Clearly I still have some work to do with respect to displaying dive information and deco graphs, but that should be coming soon. Hopefully I will be able to release a DiveLog WordPress plugin once I get it all hammered out. Stay tuned.

Flickr Has Always Sucked… Now it Sucks More!

A lot of the people I know and work with just can’t help doing a little dance whenever they think of Flickr. They’re constantly raving about how wonderful it is to join this silly little community of photo sharing web pedestrians. I, for my part have always been skeptical. Everyone who blogs needs a way to incorporate photos into their posts, and to be fair, Flickr does make this easy. I, however, have always liked the idea of controlling my own content, so decided to use Gallery2 and its WPG2 integration with WordPress.

This solution worked well for a long time, but suddenly the iPhoto uploader to Gallery2 broke, and I was faced with a decision. I reluctantly decided to try Flickr. After struggling for what seemed like hours, I finally managed to find a crappy Yahoo username that I could only half tolerate. I tried it, but quickly gave up because I could never remember the cryptic username I had selected.

Casey reminded me that he had invited me to Flickr before they had merged with Yahoo, and that I had created an oldskool, non-Yahoo Flickr account with my normal human readable username. I decided to give it another shot. I hated the restrictive terms of service, and the dozens of clicks it took to get a different sized image, but I tolerated it because images were easy to upload. I even went so far as to create a Pro account.

Well, that all came crashing down around me, and thousands of other Flickr users today when I received notification that Flickr was forcing all their users to merge with a Yahoo account! I was furious! I do not have a lot of images in Flickr, but many of them are linked and presented in this site, and I really don’t want to take the time to go back and change all those links. I would have to create a Yahoo account and merge it thanks to Flickr’s Nazish new policy.

I’m not the only one who is cheesed off either. ThomasHawk.com has been following the forums and has compiled a collection of peoples complaints.

One user had this to say:

What really pisses me off is Yahoo’s God-awful ID setup. It took me over an hour this morning to set up an ID, mostly because every name I tried was taken – including random letters I got by hitting the keyboard in frustration. So now I’m stuck with a username I didn’t want, can’t change, don’t like, and won’t remember.

Another user writs:

Is yahoo offering any sort of counselling for people who go into fits of rage after the 387th attempt to find an available user ID that doesn’t suck?

I could not agree more. It took me forever to find a username, and as before, it’s cryptic, and I will never remember it. Somehow I very much doubt that my Flickr Pro account will stand the test of this betrayal. I have never really liked Flickr, but tolerated it. This will most likely be the last straw for me. I’m just glad I left my Gallery2 integration up and running!

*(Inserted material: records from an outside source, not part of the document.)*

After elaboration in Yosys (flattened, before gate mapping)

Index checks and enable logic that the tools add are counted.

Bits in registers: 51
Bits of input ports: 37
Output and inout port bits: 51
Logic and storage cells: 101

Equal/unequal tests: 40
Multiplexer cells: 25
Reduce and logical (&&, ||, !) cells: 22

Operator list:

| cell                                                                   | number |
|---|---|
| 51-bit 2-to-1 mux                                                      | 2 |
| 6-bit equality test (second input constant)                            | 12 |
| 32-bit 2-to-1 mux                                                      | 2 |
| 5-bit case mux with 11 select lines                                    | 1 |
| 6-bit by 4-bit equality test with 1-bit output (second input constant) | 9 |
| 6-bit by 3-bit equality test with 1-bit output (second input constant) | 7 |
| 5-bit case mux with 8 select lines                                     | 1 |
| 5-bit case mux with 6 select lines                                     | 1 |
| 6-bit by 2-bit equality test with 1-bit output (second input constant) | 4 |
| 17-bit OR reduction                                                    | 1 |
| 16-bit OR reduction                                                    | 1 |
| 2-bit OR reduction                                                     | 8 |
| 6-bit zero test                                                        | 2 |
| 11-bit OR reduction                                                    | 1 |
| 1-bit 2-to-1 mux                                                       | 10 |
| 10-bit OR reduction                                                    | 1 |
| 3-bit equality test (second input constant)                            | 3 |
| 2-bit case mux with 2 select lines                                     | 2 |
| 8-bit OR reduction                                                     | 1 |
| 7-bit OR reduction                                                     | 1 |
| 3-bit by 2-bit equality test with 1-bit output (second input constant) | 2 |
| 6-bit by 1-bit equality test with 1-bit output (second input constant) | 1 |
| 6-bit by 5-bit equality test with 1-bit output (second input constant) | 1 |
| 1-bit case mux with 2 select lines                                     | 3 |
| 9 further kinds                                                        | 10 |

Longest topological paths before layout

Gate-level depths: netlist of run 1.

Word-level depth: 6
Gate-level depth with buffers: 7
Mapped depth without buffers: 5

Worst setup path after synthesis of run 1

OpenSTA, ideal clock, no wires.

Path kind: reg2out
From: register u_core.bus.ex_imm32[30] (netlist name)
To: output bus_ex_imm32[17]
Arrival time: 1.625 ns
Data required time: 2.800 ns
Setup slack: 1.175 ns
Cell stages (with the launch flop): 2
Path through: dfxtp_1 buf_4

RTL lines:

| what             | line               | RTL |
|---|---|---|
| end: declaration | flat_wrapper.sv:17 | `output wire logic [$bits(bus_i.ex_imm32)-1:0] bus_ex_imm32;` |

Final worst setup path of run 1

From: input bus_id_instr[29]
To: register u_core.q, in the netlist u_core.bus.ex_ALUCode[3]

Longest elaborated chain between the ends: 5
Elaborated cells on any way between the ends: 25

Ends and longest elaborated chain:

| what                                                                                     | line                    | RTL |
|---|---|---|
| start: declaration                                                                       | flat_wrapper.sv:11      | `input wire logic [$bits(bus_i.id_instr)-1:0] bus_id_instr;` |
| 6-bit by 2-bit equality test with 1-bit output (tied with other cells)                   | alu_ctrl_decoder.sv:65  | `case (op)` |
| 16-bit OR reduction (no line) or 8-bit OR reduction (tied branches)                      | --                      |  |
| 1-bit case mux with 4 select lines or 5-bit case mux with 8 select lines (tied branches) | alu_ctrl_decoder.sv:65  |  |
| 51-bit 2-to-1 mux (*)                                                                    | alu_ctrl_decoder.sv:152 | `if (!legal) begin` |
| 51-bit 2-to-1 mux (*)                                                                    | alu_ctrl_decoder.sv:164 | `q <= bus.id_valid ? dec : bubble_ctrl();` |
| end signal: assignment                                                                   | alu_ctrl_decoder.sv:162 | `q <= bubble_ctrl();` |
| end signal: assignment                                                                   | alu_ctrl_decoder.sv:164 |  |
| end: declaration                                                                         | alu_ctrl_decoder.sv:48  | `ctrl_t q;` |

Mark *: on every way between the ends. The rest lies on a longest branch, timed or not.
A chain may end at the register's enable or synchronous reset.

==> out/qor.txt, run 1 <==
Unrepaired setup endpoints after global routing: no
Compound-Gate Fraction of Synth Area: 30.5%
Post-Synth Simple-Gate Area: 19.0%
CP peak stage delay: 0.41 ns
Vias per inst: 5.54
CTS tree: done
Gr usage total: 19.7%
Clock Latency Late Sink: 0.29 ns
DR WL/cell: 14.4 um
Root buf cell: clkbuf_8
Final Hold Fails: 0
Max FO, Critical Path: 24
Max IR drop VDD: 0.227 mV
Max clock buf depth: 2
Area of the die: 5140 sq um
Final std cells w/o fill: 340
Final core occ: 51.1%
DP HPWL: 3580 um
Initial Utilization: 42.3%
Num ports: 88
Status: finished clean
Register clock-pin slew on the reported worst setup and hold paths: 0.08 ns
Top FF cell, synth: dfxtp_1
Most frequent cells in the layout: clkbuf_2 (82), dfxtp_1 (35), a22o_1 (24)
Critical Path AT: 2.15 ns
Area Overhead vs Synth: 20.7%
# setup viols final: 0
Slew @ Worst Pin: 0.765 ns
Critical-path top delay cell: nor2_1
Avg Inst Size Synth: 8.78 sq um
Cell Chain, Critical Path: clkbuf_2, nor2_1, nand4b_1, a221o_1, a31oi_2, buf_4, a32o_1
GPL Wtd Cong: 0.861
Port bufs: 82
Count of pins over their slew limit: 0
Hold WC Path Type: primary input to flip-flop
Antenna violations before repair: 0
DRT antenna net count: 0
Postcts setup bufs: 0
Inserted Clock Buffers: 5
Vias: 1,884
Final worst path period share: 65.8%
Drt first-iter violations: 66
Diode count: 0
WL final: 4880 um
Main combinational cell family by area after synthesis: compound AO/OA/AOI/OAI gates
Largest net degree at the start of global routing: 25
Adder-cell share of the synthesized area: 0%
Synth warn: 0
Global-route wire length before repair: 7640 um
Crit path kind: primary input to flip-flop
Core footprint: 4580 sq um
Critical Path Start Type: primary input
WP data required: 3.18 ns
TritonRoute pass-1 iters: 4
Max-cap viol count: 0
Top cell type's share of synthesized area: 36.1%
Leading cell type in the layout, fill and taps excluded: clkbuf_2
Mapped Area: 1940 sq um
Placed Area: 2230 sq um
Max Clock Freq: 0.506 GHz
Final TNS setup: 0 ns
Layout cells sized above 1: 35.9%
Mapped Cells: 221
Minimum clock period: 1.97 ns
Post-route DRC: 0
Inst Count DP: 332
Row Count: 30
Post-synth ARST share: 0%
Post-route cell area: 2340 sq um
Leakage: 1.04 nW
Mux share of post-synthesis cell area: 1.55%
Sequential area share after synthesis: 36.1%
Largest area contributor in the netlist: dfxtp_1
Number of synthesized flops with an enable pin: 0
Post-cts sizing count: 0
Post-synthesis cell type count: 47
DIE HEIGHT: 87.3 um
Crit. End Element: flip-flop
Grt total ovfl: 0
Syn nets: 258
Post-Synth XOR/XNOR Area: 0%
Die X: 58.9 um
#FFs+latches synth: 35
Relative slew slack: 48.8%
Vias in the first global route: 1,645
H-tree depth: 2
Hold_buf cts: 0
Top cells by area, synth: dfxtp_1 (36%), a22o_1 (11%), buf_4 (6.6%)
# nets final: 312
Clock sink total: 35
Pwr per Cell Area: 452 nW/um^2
===== src/rtl/fifo_byte_serializer.sv =====
// Pops words from an upstream FIFO and streams them out bit by bit under valid/ready.
// SERIALIZER_PARITY_EN adds a PARITY state sending the even parity of each word last.
module fifo_byte_serializer
    import fifo_byte_serializer_pkg::*;
#(
    parameter int DATA_W    = DEFAULT_DATA_W,
    parameter int MSB_FIRST = 1
) (
    input  logic              clock,
    input  logic              reset,
    input  logic              en,
    input  logic              fifo_empty,
    input  logic [DATA_W-1:0] fifo_data,
    output logic              fifo_read_en,
    output logic              bit_out,
    output logic              bit_valid,
    input  logic              bit_ready,
    output logic              busy,
    output logic              byte_done
);

    state_t state;
    state_t state_next;
    logic   cur_bit;
    logic   last_bit;
    logic   load;
    logic   shift;
    logic   byte_end;

    serializer_shift_reg #(
        .DATA_W    (DATA_W),
        .MSB_FIRST (MSB_FIRST),
        .CNT_W     (cnt_width(DATA_W))
    ) u_shift_reg (
        .clock     (clock),
        .reset     (reset),
        .load      (load),
        .shift     (shift),
        .load_data (fifo_data),
        .cur_bit   (cur_bit),
        .last_bit  (last_bit)
    );

`ifdef SERIALIZER_PARITY_EN
    logic parity_bit;

    always_ff @(posedge clock) begin
        if (reset)
            parity_bit <= 1'b0;
        else if (load)
            parity_bit <= ^fifo_data;
    end
`endif

    always_ff @(posedge clock) begin
        if (reset)
            state <= IDLE;
        else
            state <= state_next;
    end

    // en is only consulted when leaving IDLE or at a byte boundary, so a byte never aborts.
    always_comb begin
        state_next = state;
        case (state)
            IDLE:  if (en && !fifo_empty) state_next = REQ;
            REQ:   state_next = LOAD;
            LOAD:  state_next = SHIFT;
            SHIFT: begin
                if (bit_ready && last_bit) begin
`ifdef SERIALIZER_PARITY_EN
                    state_next = PARITY;
`else
                    state_next = (en && !fifo_empty) ? REQ : IDLE;
`endif
                end
            end
`ifdef SERIALIZER_PARITY_EN
            PARITY: if (bit_ready) state_next = (en && !fifo_empty) ? REQ : IDLE;
`endif
            default: state_next = IDLE;
        endcase
    end

    always_comb begin
        fifo_read_en = 1'b0;
        bit_valid    = 1'b0;
        bit_out      = 1'b0;
        load         = 1'b0;
        shift        = 1'b0;
        byte_end     = 1'b0;
        busy         = (state != IDLE);
        case (state)
            REQ:  fifo_read_en = 1'b1;
            LOAD: load = 1'b1;
            SHIFT: begin
                bit_valid = 1'b1;
                bit_out   = cur_bit;
                shift     = bit_ready;
`ifndef SERIALIZER_PARITY_EN
                byte_end  = bit_ready && last_bit;
`endif
            end
`ifdef SERIALIZER_PARITY_EN
            PARITY: begin
                bit_valid = 1'b1;
                bit_out   = parity_bit;
                byte_end  = bit_ready;
            end
`endif
            default: ;
        endcase
    end

    always_ff @(posedge clock) begin
        if (reset)
            byte_done <= 1'b0;
        else
            byte_done <= byte_end;
    end

endmodule
**src/rtl/mem_bist_ctrl.sv**
```systemverilog
// mem_bist_ctrl
//   Built-in self-test sequencer for a single-port memory (default 32x8).
//   Sits directly upstream of the memory and drives its address, write data and
//   read/write strobes. A run writes all-zero, reads it back, writes
//   data-equals-address and reads that back. Every read is compared one cycle
//   later against the value that was written. The first miscompare is captured
//   and all miscompares are counted.
//
//   Optional feature macro: MEM_BIST_LFSR_EN
//     When defined, two more phases (WR_LFSR, RD_LFSR) run after RD_ADDR. They
//     use an 8-bit Fibonacci LFSR (x^8+x^6+x^5+x^4+1, seed 8'hA5). This build
//     needs DATA_WIDTH == 8.
//
// Ports
//   clk              rising-edge clock
//   rst              synchronous active-high reset
//   start            run request, only honoured while idle
//   busy             high whenever the sequencer is not idle
//   done             one-cycle pulse in the FINISH cycle
//   pass             1 = no miscompares; valid from done until the next start
//   phase            current state code
//   mem_addr         memory address
//   mem_data_in      memory write data
//   mem_write        memory write strobe
//   mem_read         memory read strobe
//   mem_data_out     memory read data, valid one cycle after mem_read
//   fail_count       saturating miscompare count for the current run
//   first_fail_addr  address of the first miscompare
//   first_fail_exp   expected data at the first miscompare
//   first_fail_act   actual data at the first miscompare

module mem_bist_ctrl #(
    parameter int ADDR_WIDTH = 5,
    parameter int DATA_WIDTH = 8
) (
    input  logic                  clk,
    input  logic                  rst,
    input  logic                  start,
    output logic                  busy,
    output logic                  done,
    output logic                  pass,
    output logic [2:0]            phase,
    output logic [ADDR_WIDTH-1:0] mem_addr,
    output logic [DATA_WIDTH-1:0] mem_data_in,
    output logic                  mem_write,
    output logic                  mem_read,
    input  logic [DATA_WIDTH-1:0] mem_data_out,
    output logic [7:0]            fail_count,
    output logic [ADDR_WIDTH-1:0] first_fail_addr,
    output logic [DATA_WIDTH-1:0] first_fail_exp,
    output logic [DATA_WIDTH-1:0] first_fail_act
);

    localparam int DEPTH = 2 ** ADDR_WIDTH;
    localparam logic [ADDR_WIDTH-1:0] CNT_LAST = ADDR_WIDTH'(DEPTH - 1);

    typedef enum logic [2:0] {
        ST_IDLE    = 3'd0,
        ST_WR_ZERO = 3'd1,
        ST_RD_ZERO = 3'd2,
        ST_WR_ADDR = 3'd3,
        ST_RD_ADDR = 3'd4,
`ifdef MEM_BIST_LFSR_EN
        ST_WR_LFSR = 3'd5,
        ST_RD_LFSR = 3'd6,
        ST_FINISH  = 3'd7
`else
        ST_FINISH  = 3'd5
`endif
    } state_t;

    state_t                  state_q, state_d;
    logic [ADDR_WIDTH-1:0]   cnt_q, cnt_d;
    logic [DATA_WIDTH-1:0]   cnt_data;
    logic [DATA_WIDTH-1:0]   exp_d;
    logic                    last;
    logic                    run_start;

    // Read pipeline: what was read, and what it should have been.
    logic                    rd_valid;
    logic [ADDR_WIDTH-1:0]   rd_addr;
    logic [DATA_WIDTH-1:0]   rd_exp;
    logic                    miscompare;
    logic                    pass_now;
    logic                    pass_q;

`ifdef MEM_BIST_LFSR_EN
    localparam logic [7:0] LFSR_SEED = 8'hA5;
    logic [7:0] lfsr_q;
    logic [7:0] lfsr_next;

    if (DATA_WIDTH != 8) begin : g_lfsr_width_check
        $error("mem_bist_ctrl: MEM_BIST_LFSR_EN needs DATA_WIDTH == 8");
    end

    assign lfsr_next = {lfsr_q[6:0], lfsr_q[7] ^ lfsr_q[5] ^ lfsr_q[4] ^ lfsr_q[3]};

    // The LFSR restarts from the seed at the start of each LFSR phase. The read
    // phase then regenerates exactly the sequence that the write phase stored.
    always_ff @(posedge clk) begin
        if (rst) begin
            lfsr_q <= LFSR_SEED;
        end else if ((state_d != state_q) &&
                     ((state_d == ST_WR_LFSR) || (state_d == ST_RD_LFSR))) begin
            lfsr_q <= LFSR_SEED;
        end else if ((state_q == ST_WR_LFSR) || (state_q == ST_RD_LFSR)) begin
            lfsr_q <= lfsr_next;
        end
    end
`endif

    assign cnt_data  = DATA_WIDTH'(cnt_q);
    assign last      = (cnt_q == CNT_LAST);
    assign run_start = (state_q == ST_IDLE) && start;

    always_ff @(posedge clk) begin
        if (rst) begin
            state_q <= ST_IDLE;
            cnt_q   <= '0;
        end else begin
            state_q <= state_d;
            cnt_q   <= cnt_d;
        end
    end

    // Next state and memory-side outputs. The address counter runs only in
    // read and write phases. It wraps to 0 on the last word, which is also
    // the cycle where the phase changes.
    always_comb begin
        state_d     = state_q;
        cnt_d       = '0;
        busy        = (state_q != ST_IDLE);
        done        = 1'b0;
        phase       = state_q;
        mem_addr    = '0;
        mem_data_in = '0;
        mem_write   = 1'b0;
        mem_read    = 1'b0;
        exp_d       = '0;

        case (state_q)
            ST_IDLE: begin
                if (start) state_d = ST_WR_ZERO;
            end
            ST_WR_ZERO: begin
                mem_write = 1'b1;
                mem_addr  = cnt_q;
                if (last) state_d = ST_RD_ZERO;
            end
            ST_RD_ZERO: begin
                mem_read = 1'b1;
                mem_addr = cnt_q;
                if (last) state_d = ST_WR_ADDR;
            end
            ST_WR_ADDR: begin
                mem_write   = 1'b1;
                mem_addr    = cnt_q;
                mem_data_in = cnt_data;
                if (last) state_d = ST_RD_ADDR;
            end
            ST_RD_ADDR: begin
                mem_read = 1'b1;
                mem_addr = cnt_q;
                exp_d    = cnt_data;
`ifdef MEM_BIST_LFSR_EN
                if (last) state_d = ST_WR_LFSR;
`else
                if (last) state_d = ST_FINISH;
`endif
            end
`ifdef MEM_BIST_LFSR_EN
            ST_WR_LFSR: begin
                mem_write   = 1'b1;
                mem_addr    = cnt_q;
                mem_data_in = DATA_WIDTH'(lfsr_q);
                if (last) state_d = ST_RD_LFSR;
            end
            ST_RD_LFSR: begin
                mem_read = 1'b1;
                mem_addr = cnt_q;
                exp_d    = DATA_WIDTH'(lfsr_q);
                if (last) state_d = ST_FINISH;
            end
`endif
            ST_FINISH: begin
                done    = 1'b1;
                state_d = ST_IDLE;
            end
            default: begin
                state_d = ST_IDLE;
            end
        endcase

        if (mem_read || mem_write) cnt_d = last ? '0 : cnt_q + 1'b1;
    end

    always_ff @(posedge clk) begin
        if (rst) begin
            rd_valid <= 1'b0;
            rd_addr  <= '0;
            rd_exp   <= '0;
        end else begin
            rd_valid <= mem_read;
            rd_addr  <= mem_addr;
            rd_exp   <= exp_d;
        end
    end

    // The compare stage is decoupled from the state register, so the last read
    // of a phase is still checked in the first cycle of the following state.
    // In FINISH, pass must already include the compare happening that cycle.
    always_comb begin
        miscompare = rd_valid && (mem_data_out != rd_exp);
        pass_now   = (fail_count == 8'd0) && !miscompare;
        pass       = (state_q == ST_FINISH) ? pass_now : pass_q;
    end

    always_ff @(posedge clk) begin
        if (rst) begin
            fail_count      <= 8'd0;
            first_fail_addr <= '0;
            first_fail_exp  <= '0;
            first_fail_act  <= '0;
            pass_q          <= 1'b0;
        end else if (run_start) begin
            fail_count      <= 8'd0;
            first_fail_addr <= '0;
            first_fail_exp  <= '0;
            first_fail_act  <= '0;
            pass_q          <= 1'b0;
        end else begin
            if (miscompare) begin
                if (fail_count != 8'hFF) fail_count <= fail_count + 8'd1;
                if (fail_count == 8'd0) begin
                    first_fail_addr <= rd_addr;
                    first_fail_exp  <= rd_exp;
                    first_fail_act  <= mem_data_out;
                end
            end
            if (state_q == ST_FINISH) pass_q <= pass_now;
        end
    end

endmodule
```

Ecto is Busted in WordPress 2.1

Last week I took this site to WordPress 2.1 and much to my dismay realized that Ecto, my favorite XMLRPC blogging client no longer worked. It would let me post, but it was never able to update the category information for posts… It just hung with no error. I looked into it, and found out that Ecto expects the category information to be returned as a string, not an int.

Adriaan, the developer of Ecto is blaming WordPress, while I’m sure the folks at Automattic would call it an Ecto problem… That’s just how these things tend to work. Anyhow, it’s pretty easy to fix if you make this quick change to xmlrpc.php.

Simply change this on line 180:

'categoryId' => $catid,

To this:

'categoryId' => (string) $catid,

Hopefully someone will go back to their code tree and make a permanent fix so we don’t have to constantly edit this file every time we upgrade.